Java 2 セキュリティー・ポリシーのマイグレーション

Java ポリシー・ファイルを バージョン 9.0 に自動的にマイグレーションする簡単な方法はありません。これは、同じポリシー・ファイル内に、システム許可とアプリケーション許可が混在しているためです。エンタープライズ・アプリケーションの Java 2 セキュリティー・ポリシーを手動で was.policy または app.policy ファイルにコピーします。 ただし、Java 2 セキュリティー・ポリシーを was.policy ファイルにマイグレーションすることを推奨します。これは、絶対コード・ベースの代わりにシンボルまたは相対コード・ベースが使用されるためです。 このプロセスには多くの利点があります。app.policy ファイル内の許可は、app.policy ファイルの所属するノード上で実行するすべてのエンタープライズ・アプリケーションに適用されますが、was.policy で定義された許可は、特定のエンタープライズ・アプリケーションのみに付与します。

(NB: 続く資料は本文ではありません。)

From an optimization exercise on the open Yosys and OpenROAD flow, aimed at small area and a short achievable clock period; shortcuts taken in it are not production practice. RTL that was checked went through simulation tests only; none was proved equivalent to the original. Only the layout flow was run in runs 1 and 2; the RTL was not checked for function there. No driver is modelled on the clock port, so clocking that relies on it looks cheaper here than on a real chip. Power figures rest on the tool's default switching activity, not on a simulated workload.

$ cat design/flow/design.v
package xor128_prng_bank_pkg;
  localparam int unsigned WORD_W  = 32;
  localparam logic [WORD_W-1:0] DEF_SEED0 = 32'd123456789;
  localparam logic [WORD_W-1:0] DEF_SEED1 = 32'd362436069;
  localparam logic [WORD_W-1:0] DEF_SEED2 = 32'd521288629;
  localparam logic [WORD_W-1:0] DEF_SEED3 = 32'd88675123;
  function automatic logic [WORD_W-1:0] xs_next_word(input logic [WORD_W-1:0] x,
                                                     input logic [WORD_W-1:0] w);
    logic [WORD_W-1:0] t;
    t = x ^ (x << 11);
    xs_next_word = w ^ (w >> 19) ^ t ^ (t >> 8);
  endfunction
endpackage
Source: an optimization exercise on an open RTL-to-GDS flow (aim: small area, a short achievable clock period and few clock cycles per item). Production flows keep margins and buffers that such runs may drop.
RTL that was checked went through simulation tests only; none was proved equivalent to the original.

==> inputs of v9 <==
Design bst_engine_top, start of the top module:
module bst_engine_top (
    input  logic              aclk,
    input  logic              aresetn,
    input  logic              req_valid,
    output logic              req_ready,
    input  logic [47:0]       req,
    output logic              cpl_valid,
    input  logic              cpl_ready,
    output logic [32:0]       cpl
);
    localparam int N  = bst_pkg::NODE_COUNT;
    localparam int TW = bst_pkg::TOKEN_WIDTH;
    localparam int PW = bst_pkg::PAYLOAD_WIDTH;
    logic [TW-1:0] tok [N];
    logic [PW-1:0] pay [N];
    logic [N-1:0]  used;     
    logic          pend;     
    logic          pdup;     
    logic [4:0]    icnt;     
    logic [N-1:0]  mq0, mq1;     
    logic [1:0]    mq_cnt;
    logic          c_v;
    logic [PW:0]   c_q;
    logic          rdy;
    logic          fire, ins_fire, srch_fire, full, any, adv;
    logic [N-1:0]  vld, wsel, match;
    logic          c_free, pop;
    logic [1:0]    cnt_nx;
    logic [PW-1:0] sel_pay;
    assign req_ready = rdy;
    assign cpl_valid = c_v;
    assign cpl       = c_q;
    assign fire      = req_valid && rdy;
    assign ins_fire  = fire && (req[47:40] == 8'd1);
    assign srch_fire = fire && (req[47:40] == 8'd2);
    assign full      = icnt[4];
    assign adv = pend && !pdup;
    always_comb begin
        vld[0]  = used[0] || adv;
        wsel[0] = !vld[0];
        for (int i = 1; i < N; i++) begin
            vld[i]  = used[i] || (adv && used[i-1]);
            wsel[i] = vld[i-1] && !vld[i];
        end
    end
    always_comb begin
        for (int i = 0; i < N; i++)
            match[i] = vld[i] && (tok[i] == req[39:32]);
    end
    assign any = |match;
    always_ff @(posedge aclk) begin
        for (int i = 0; i < N; i++) begin
            if (wsel[i]) begin
                tok[i] <= req[39:32];
                pay[i] <= req[31:0];
            end
        end
    end
    always_ff @(posedge aclk or negedge aresetn) begin
        if (!aresetn) begin
            used <= '0;
            pend <= 1'b0;
            icnt <= '0;
        end else begin
            used <= vld;
            pend <= ins_fire && !full;
            if (ins_fire && !full) icnt <= icnt + 5'd1;
        end
    end
    always_ff @(posedge aclk) begin
  ...
==> module bst_engine_top, before the edit <==
module bst_engine_top (
    input  logic              aclk,
    input  logic              aresetn,
    input  logic              req_valid,
    output logic              req_ready,
    input  logic [47:0]       req,
    output logic              cpl_valid,
    input  logic              cpl_ready,
    output logic [32:0]       cpl
);
    localparam int N  = bst_pkg::NODE_COUNT;
    localparam int TW = bst_pkg::TOKEN_WIDTH;
    localparam int PW = bst_pkg::PAYLOAD_WIDTH;
    logic [TW-1:0] tok [N];
    logic [PW-1:0] pay [N];
    logic [N-1:0]  used;     
    logic          pend;     
    logic          pdup;     
    logic [4:0]    icnt;     
    logic [N-1:0]  mq0, mq1;     
    logic [1:0]    mq_cnt;
    logic          c_v;
    logic [PW:0]   c_q;
    logic          rdy;
    logic          fire, ins_fire, srch_fire, full, any, adv;
    logic [N-1:0]  vld, wsel, match;
    logic          c_free, pop;
    logic [1:0]    cnt_nx;
    logic [PW-1:0] sel_pay;
    assign req_ready = rdy;
    assign cpl_valid = c_v;
    assign cpl       = c_q;
    assign fire      = req_valid && rdy;
    assign ins_fire  = fire && (req[47:40] == 8'd1);
    assign srch_fire = fire && (req[47:40] == 8'd2);
    assign full      = icnt[4];
    assign adv = pend && !pdup;
    always_comb begin
        vld[0]  = used[0] || adv;
        wsel[0] = !vld[0];
        for (int i = 1; i < N; i++) begin
            vld[i]  = used[i] || (adv && used[i-1]);
            wsel[i] = vld[i-1] && !vld[i];
        end
    end
    always_comb begin
        for (int i = 0; i < N; i++)
            match[i] = vld[i] && (tok[i] == req[39:32]);
    end
    assign any = |match;
    always_ff @(posedge aclk) begin
        for (int i = 0; i < N; i++) begin
            if (wsel[i]) begin
                tok[i] <= req[39:32];
                pay[i] <= req[31:0];
            end
        end
    end
    always_ff @(posedge aclk or negedge aresetn) begin
        if (!aresetn) begin
            used <= '0;
            pend <= 1'b0;
            icnt <= '0;
        end else begin
            used <= vld;
            pend <= ins_fire && !full;
            if (ins_fire && !full) icnt <= icnt + 5'd1;
        end
    end
    always_ff @(posedge aclk) begin
        pdup <= any;
    end
    assign c_free = !c_v || cpl_ready;
    assign pop    = c_free && (mq_cnt != 2'd0);
    assign cnt_nx = mq_cnt + {1'b0, srch_fire} - {1'b0, pop};
    always_ff @(posedge aclk) begin
        if (mq_cnt == 2'd0 || pop) mq0 <= mq_cnt[1] ? mq1 : match;
        if (mq_cnt == 2'd1)        mq1 <= match;
    end
    always_ff @(posedge aclk or negedge aresetn) begin
        if (!aresetn) begin
            mq_cnt <= 2'd0;
            c_v    <= 1'b0;
            rdy    <= 1'b1;
        end else begin
            mq_cnt <= cnt_nx;
            c_v    <= pop || (c_v && !cpl_ready);
            rdy    <= (cnt_nx != 2'd2);
        end
    end
    always_comb begin
        sel_pay = '0;
        for (int i = 0; i < N; i++)
            sel_pay = sel_pay | (pay[i] & {PW{mq0[i]}});
    end
    always_ff @(posedge aclk) begin
        if (c_free) c_q <= {sel_pay, ~|mq0};
    end
endmodule
make LEC_CHECK=0 ABC_CLOCK_PERIOD_IN_PS=1500 CAP_MARGIN=20 CORE_MARGIN=2 CORE_UTILIZATION=60 SETUP_SLACK_MARGIN=1.8 SLEW_MARGIN=20 finish   # period 4.0 ns
run.sh (not shown) runs the stock make flow with config.mk's settings and CLKGATE_MAP_FILE= SYNTH_SCRIPT=/design/flow/synth_recipe.tcl, a recipe that flattens the netlist after the stock synthesis.
==> v2 (differences from v9) <==
==> flow/design.v (replaced) <==
package bst_pkg;
    localparam int TOKEN_WIDTH   = 8;
    localparam int PAYLOAD_WIDTH = 32;
    localparam int NODE_COUNT    = 16;
endpackage
`timescale 1ns/1ps
module bst_engine_top (
    input  logic              aclk,
    input  logic              aresetn,
    input  logic              req_valid,
    output logic              req_ready,
    input  logic [47:0]       req,
    output logic              cpl_valid,
    input  logic              cpl_ready,
    output logic [32:0]       cpl
);
    localparam int N  = bst_pkg::NODE_COUNT;
    localparam int TW = bst_pkg::TOKEN_WIDTH;
    localparam int PW = bst_pkg::PAYLOAD_WIDTH;
    logic [TW-1:0] tok [N];
    logic [PW-1:0] pay [N];
    logic [N-1:0]  dead;     
    logic [N-1:0]  used;     
    logic [N-1:0]  mq0, mq1;     
    logic [1:0]    mq_cnt;
    logic          c_v;
    logic [PW:0]   c_q;
    logic          n_rdy;
    logic          fire, ins_fire, srch_fire, any;
    logic [N-1:0]  wsel, match;
    logic          c_free, pop;
    logic [PW-1:0] sel_pay;
    assign req_ready = !n_rdy;
    assign cpl_valid = c_v;
    assign cpl       = c_q;
    assign fire      = req_valid && !n_rdy;
    assign ins_fire  = fire && (req[47:40] == 8'd1);
    assign srch_fire = fire && (req[47:40] == 8'd2);
    always_comb begin
        for (int i = 0; i < N; i++)
            match[i] = used[i] && !dead[i] && (tok[i] == req[39:32]);
    end
    assign any = |match;
    always_comb begin
        wsel[0] = !used[0];
        for (int i = 1; i < N; i++)
            wsel[i] = used[i-1] && !used[i];
    end
    always_ff @(posedge aclk) begin
        for (int i = 0; i < N; i++) begin
            if (wsel[i]) begin
                tok[i]  <= req[39:32];
                pay[i]  <= req[31:0];
                dead[i] <= any;
            end
        end
    end
    always_ff @(posedge aclk or negedge aresetn) begin
        if (!aresetn) begin
            used <= '0;
        end else if (ins_fire) begin
            used <= {used[N-2:0], 1'b1};
        end
    end
    assign c_free = !c_v || cpl_ready;
    assign pop    = c_free && (mq_cnt != 2'd0);
    always_ff @(posedge aclk) begin
        if (mq_cnt == 2'd0 || pop) mq0 <= mq_cnt[1] ? mq1 : match;
        if (mq_cnt == 2'd1)        mq1 <= match;
    end
    always_ff @(posedge aclk or negedge aresetn) begin
        if (!aresetn) begin
            mq_cnt <= 2'd0;
            c_v    <= 1'b0;
            n_rdy  <= 1'b0;
        end else begin
            case (mq_cnt)
                2'd0:    mq_cnt <= srch_fire ? 2'd1 : 2'd0;
                2'd1:    mq_cnt <= (srch_fire == pop) ? 2'd1 : (srch_fire ? 2'd2 : 2'd0);
                default: mq_cnt <= pop ? 2'd1 : 2'd2;
            endcase
            n_rdy  <= (mq_cnt[1] && !pop) || (mq_cnt == 2'd1 && srch_fire && !pop);
            c_v    <= pop || (c_v && !cpl_ready);
        end
    end
    always_comb begin
        sel_pay = '0;
        for (int i = 0; i < N; i++)
            sel_pay = sel_pay | (pay[i] & {PW{mq0[i]}});
    end
    always_ff @(posedge aclk) begin
        if (c_free) c_q <= {sel_pay, ~|mq0};
    end
endmodule
==> flow/flow/run.sh (new file) <==
#!/bin/bash
# The standard layout, with faster port buffers.
set -euo pipefail
bash standard.sh "BUFFER_PORTS_ARGS=-buffer_cell sky130_fd_sc_hd__buf_4" finish > standard.log 2>&1
==> flow/standard.sh (new file) <==
#!/bin/bash
# synth_recipe.tcl (not shown) runs the flow's synth.tcl, then flattens the netlist and writes it again
# the make line also repeats each setting of config.mk as NAME=value (left out here)
make -C /OpenROAD-flow-scripts/flow DESIGN_CONFIG=/design/flow/config.mk WORK_HOME=/design/flow/orfs CLKGATE_MAP_FILE= SYNTH_SCRIPT=/design/flow/synth_recipe.tcl "${@:-finish}"
- CTS_CLUSTER_DIAMETER: not set -> 150
- CTS_CLUSTER_SIZE: not set -> 25
- SETUP_SLACK_MARGIN: 1.8 -> 1.9
removed: flow/run.sh
==> v17 (differences from v9) <==
==> flow/design.v (replaced) <==
package bst_pkg;
    localparam int TOKEN_WIDTH   = 8;
    localparam int PAYLOAD_WIDTH = 32;
    localparam int NODE_COUNT    = 16;
endpackage
`timescale 1ns/1ps
module bst_engine_top (
    input  logic              aclk,
    input  logic              aresetn,
    input  logic              req_valid,
    output logic              req_ready,
    input  logic [47:0]       req,
    output logic              cpl_valid,
    input  logic              cpl_ready,
    output logic [32:0]       cpl
);
    localparam int N  = bst_pkg::NODE_COUNT;
    localparam int TW = bst_pkg::TOKEN_WIDTH;
    localparam int PW = bst_pkg::PAYLOAD_WIDTH;
    logic [TW-1:0] tok [N];
    logic [PW-1:0] pay [N];
    logic [4:0]    wptr;     
    logic [4:0]    icnt;     
    logic          sk_v;
    logic [TW-1:0] sk_tok;
    logic          m_v;
    logic [N-1:0]  m_q;
    logic          c_v;
    logic [PW:0]   c_q;
    logic          fire, ins_fire, srch_fire, full, any;
    logic [TW-1:0] ctok;
    logic [N-1:0]  match;
    logic          m_adv, m_free, m_load;
    logic [PW-1:0] sel_pay;
    assign req_ready = !sk_v;
    assign cpl_valid = c_v;
    assign cpl       = c_q;
    assign fire      = req_valid && !sk_v;
    assign ins_fire  = fire && (req[47:40] == 8'd1);
    assign srch_fire = fire && (req[47:40] == 8'd2);
    assign full      = icnt[4];
    assign ctok = sk_v ? sk_tok : req[39:32];
    always_comb begin
        for (int i = 0; i < N; i++)
            match[i] = (wptr > 5'(i)) && (tok[i] == ctok);
    end
    assign any = |match;
    always_ff @(posedge aclk) begin
        for (int i = 0; i < N; i++) begin
            if (wptr == 5'(i)) begin
                tok[i] <= req[39:32];
                pay[i] <= req[31:0];
            end
        end
    end
    always_ff @(posedge aclk or negedge aresetn) begin
        if (!aresetn) begin
            wptr <= '0;
            icnt <= '0;
        end else if (ins_fire && !full) begin
            icnt <= icnt + 5'd1;
            if (!any) wptr <= wptr + 5'd1;
        end
    end
    assign m_adv  = m_v && (!c_v || cpl_ready);
    assign m_free = !m_v || m_adv;
    assign m_load = m_free && (sk_v || srch_fire);
    always_ff @(posedge aclk or negedge aresetn) begin
        if (!aresetn) begin
            sk_v <= 1'b0;
            m_v  <= 1'b0;
            c_v  <= 1'b0;
        end else begin
            sk_v <= sk_v ? !m_free : (srch_fire && !m_free);
            m_v  <= m_load || (m_v && !m_adv);
            c_v  <= m_adv || (c_v && !cpl_ready);
        end
    end
    always_ff @(posedge aclk) begin
        if (!sk_v) sk_tok <= req[39:32];
        if (m_load) m_q <= match;
    end
    always_comb begin
        sel_pay = '0;
        for (int i = 0; i < N; i++)
            sel_pay = sel_pay | (pay[i] & {PW{m_q[i]}});
    end
    always_ff @(posedge aclk) begin
        if (m_adv) c_q <= {sel_pay, ~|m_q};
    end
endmodule
- SETUP_SLACK_MARGIN: 1.8 -> 2.0
==> v29 (differences from v9) <==
==> flow/design.v (replaced) <==
package bst_pkg;
    localparam int TOKEN_WIDTH   = 8;
    localparam int PAYLOAD_WIDTH = 32;
    localparam int NODE_COUNT    = 16;
endpackage
`timescale 1ns/1ps
module bst_engine_top (
    input  logic              aclk,
    input  logic              aresetn,
    input  logic              req_valid,
    output logic              req_ready,
    input  logic [47:0]       req,
    output logic              cpl_valid,
    input  logic              cpl_ready,
    output logic [32:0]       cpl
);
    localparam int N  = bst_pkg::NODE_COUNT;
    localparam int TW = bst_pkg::TOKEN_WIDTH;
    localparam int PW = bst_pkg::PAYLOAD_WIDTH;
    logic [TW-1:0] tok [N];
    logic [PW-1:0] pay [N];
    logic [4:0]    wptr;     
    logic [4:0]    icnt;     
    logic          sk_v;
    logic [TW-1:0] sk_tok;
    logic          c_v;
    logic [PW:0]   c_q;
    logic          fire, ins_fire, srch_fire, full, any;
    logic [TW-1:0] ctok;
    logic [N-1:0]  match;
    logic          c_free, c_load;
    logic [PW-1:0] sel_pay;
    assign req_ready = !sk_v;
    assign cpl_valid = c_v;
    assign cpl       = c_q;
    assign fire      = req_valid && !sk_v;
    assign ins_fire  = fire && (req[47:40] == 8'd1);
    assign srch_fire = fire && (req[47:40] == 8'd2);
    assign full      = icnt[4];
    assign ctok = sk_v ? sk_tok : req[39:32];
    always_comb begin
        for (int i = 0; i < N; i++)
            match[i] = (wptr > 5'(i)) && (tok[i] == ctok);
    end
    assign any = |match;
    always_ff @(posedge aclk) begin
        for (int i = 0; i < N; i++) begin
            if (wptr == 5'(i)) begin
                tok[i] <= req[39:32];
                pay[i] <= req[31:0];
            end
        end
    end
    always_ff @(posedge aclk or negedge aresetn) begin
        if (!aresetn) begin
            wptr <= '0;
            icnt <= '0;
        end else if (ins_fire && !full) begin
            icnt <= icnt + 5'd1;
            if (!any) wptr <= wptr + 5'd1;
        end
    end
    assign c_free = !c_v || cpl_ready;
    assign c_load = c_free && (sk_v || srch_fire);
    always_comb begin
        sel_pay = '0;
        for (int i = 0; i < N; i++)
            sel_pay = sel_pay | (pay[i] & {PW{match[i]}});
    end
    always_ff @(posedge aclk or negedge aresetn) begin
        if (!aresetn) begin
            sk_v <= 1'b0;
            c_v  <= 1'b0;
        end else begin
            sk_v <= sk_v ? !c_free : (srch_fire && !c_free);
            c_v  <= c_load || (c_v && !cpl_ready);
        end
    end
    always_ff @(posedge aclk) begin
        if (!sk_v) sk_tok <= req[39:32];
        if (c_free) c_q <= {sel_pay, !any};
    end
endmodule
- SETUP_SLACK_MARGIN: 1.8 -> 2.0
==> flow_metrics.tcl <==
set metrics [dict create \
    fin_crit_sh_pct 54.6 \
    syn_area_sq_um 26700 \
    synthCells 1379 \
    yosys-top-cells-count "edfxtp_1 (705), a221oi_1 (128), a22o_1 (128)" \
    hold_end "icnt[4]" \
    outcome "finished clean" \
    grt_pass1_wl_mm 93.2 \
    seqPwrFrac_pct 48.2 \
    stdcell_area_sq_um 31200 \
    mostFrequentLayoutCells "edfxtp_1 (705), a22o_1 (128), a221oi_1 (128)" \
    synth_area_leaders "edfxtp_1 (79%), a221oi_1 (4.2%), a22o_1 (4.2%)" \
    cts_max_level 3 \
    initial_core_util_pct 60.7 \
    nWellTaps 592 \
    grt_start_max_net_pins 41 \
    fmax_ghz 0.458 \
    antenna_found_initial 2 \
]
the above is filed under v9

==> flow_metrics.tcl <==
set metrics [dict create \
    synthCells 1336 \
    yosys-top-cells-count "edfxtp_1 (673), a221oi_1 (93), a22o_1 (93), xor2_1 (93), a22oi_1 (70)" \
    hold_end "icnt[3]" \
    outcome "finished clean" \
    fmax_ghz 0.330 \
    mostFrequentLayoutCells "edfxtp_1 (673), buf_4 (146), a22o_1 (93)" \
    seqPwrFrac_pct 53.1 \
    grt_start_max_net_pins 41 \
    antenna_found_initial 3 \
    stdcell_area_sq_um 32800 \
    cts_max_level 3 \
    syn_area_sq_um 25800 \
    nWellTaps 546 \
]
the above is filed under v29

==> flow_metrics.tcl <==
set metrics [dict create \
    outcome "finished clean" \
    yosys-top-cells-count "edfxtp_1 (721), a22o_1 (129), a221oi_1 (128)" \
    fp.coreArea_sq_um 44400 \
    antenna_found_initial 3 \
    fin_crit_sh_pct 52.2 \
    seqPwrFrac_pct 66.2 \
    stdcell_area_sq_um 30200 \
    mostFrequentLayoutCells "edfxtp_1 (721), buf_4 (154), a22o_1 (129)" \
    grt_start_max_net_pins 44 \
    grt_pass1_wl_mm 95.2 \
    cts_max_level 2 \
    nWellTaps 592 \
    syn_area_sq_um 27200 \
    initial_core_util_pct 61.2 \
    synthCells 1391 \
    fmax_ghz 0.479 \
    synth_top_area_share_pct 79.7 \
]
the above is filed under v2

==> flow_metrics.tcl <==
set metrics [dict create \
    syn_area_sq_um 26300 \
    nWellTaps 585 \
    synth_area_leaders "edfxtp_1 (79%), a221oi_1 (4.3%), a22o_1 (4.3%)" \
    seqPwrFrac_pct 56.4 \
    stdcell_area_sq_um 31300 \
    yosys-top-cells-count "edfxtp_1 (689), a221oi_1 (128), a22o_1 (128)" \
    cts_max_level 3 \
    grt_start_max_net_pins 41 \
    mostFrequentLayoutCells "edfxtp_1 (689), a22o_1 (128), a221oi_1 (128)" \
    antenna_found_initial 2 \
    outcome "finished clean" \
]
the above is filed under v17

Testbench counts of v2, summed over its fixed seeds: cycles 12,672, items 12,288.
Testbench counts of v17, summed over its fixed seeds: cycles 12,672, items 12,288.
Function not checked in v9 and v29: the RTL went through the layout flow alone.

-- separate check: timing with driven ports --
How much do the figures lean on ideal ports? The routed layouts below were timed once more, with nothing changed but the port constraints. Step 1 sets driving cells, clkbuf_16 on the clock port and buf_2 on the other inputs (assumed; they add their load-dependent delay and slew). Step 2 times the ports against the registers' clock, not the clock port: input delays grow and output delays shrink by t, the midpoint of the rising clock arrivals with the driver on. Slacks: ideal ports / drivers / drivers and shift; pairs: ideal ports / drivers.
| run | t (ns) | setup WS [ns] | worst setup path after step 2 | pins driven straight from the clock port |
|---|---|---|---|---|
| v9 | 0.645 | 1.814 / 1.789 / 1.227 | input to register | 1 |
| v2 | 0.627 | 1.912 / 1.909 / 1.303 | input to register | 1 |
| v17 | 0.625 | 1.093 / 1.093 / 0.515 | input to register | 1 |
| v29 | 0.647 | 0.973 / 0.973 / 0.401 | input to register | 1 |
After both steps setup and hold are still met in every run listed. The setup slack of v2, which loses most, moves by -0.003 ns with the drivers and by -0.609 ns with both steps.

ポリシー管理に関する詳細は、Java 2 セキュリティー・ポリシー・ファイルのトピックを参照してください。

次の例は、前のリリースからの Java 2 セキュリティー・ポリシーのマイグレーションを示します。 ここには、app1.ear エンタープライズ・アプリケーションの Java 2 セキュリティー・ポリシー・ファイル、およびシステム 許可 (Java 仮想マシン (JVM) および製品サーバー・ランタイムに与えられている許可) が含まれています。

[AIX Solaris HP-UX Linux Windows][z/OS]Java 2 セキュリティー・ポリシー・ファイルのデフォルトのロケーションは、profile_root/properties/java.policy です。デフォルトの許可は、 分かりやすいよう省略されています。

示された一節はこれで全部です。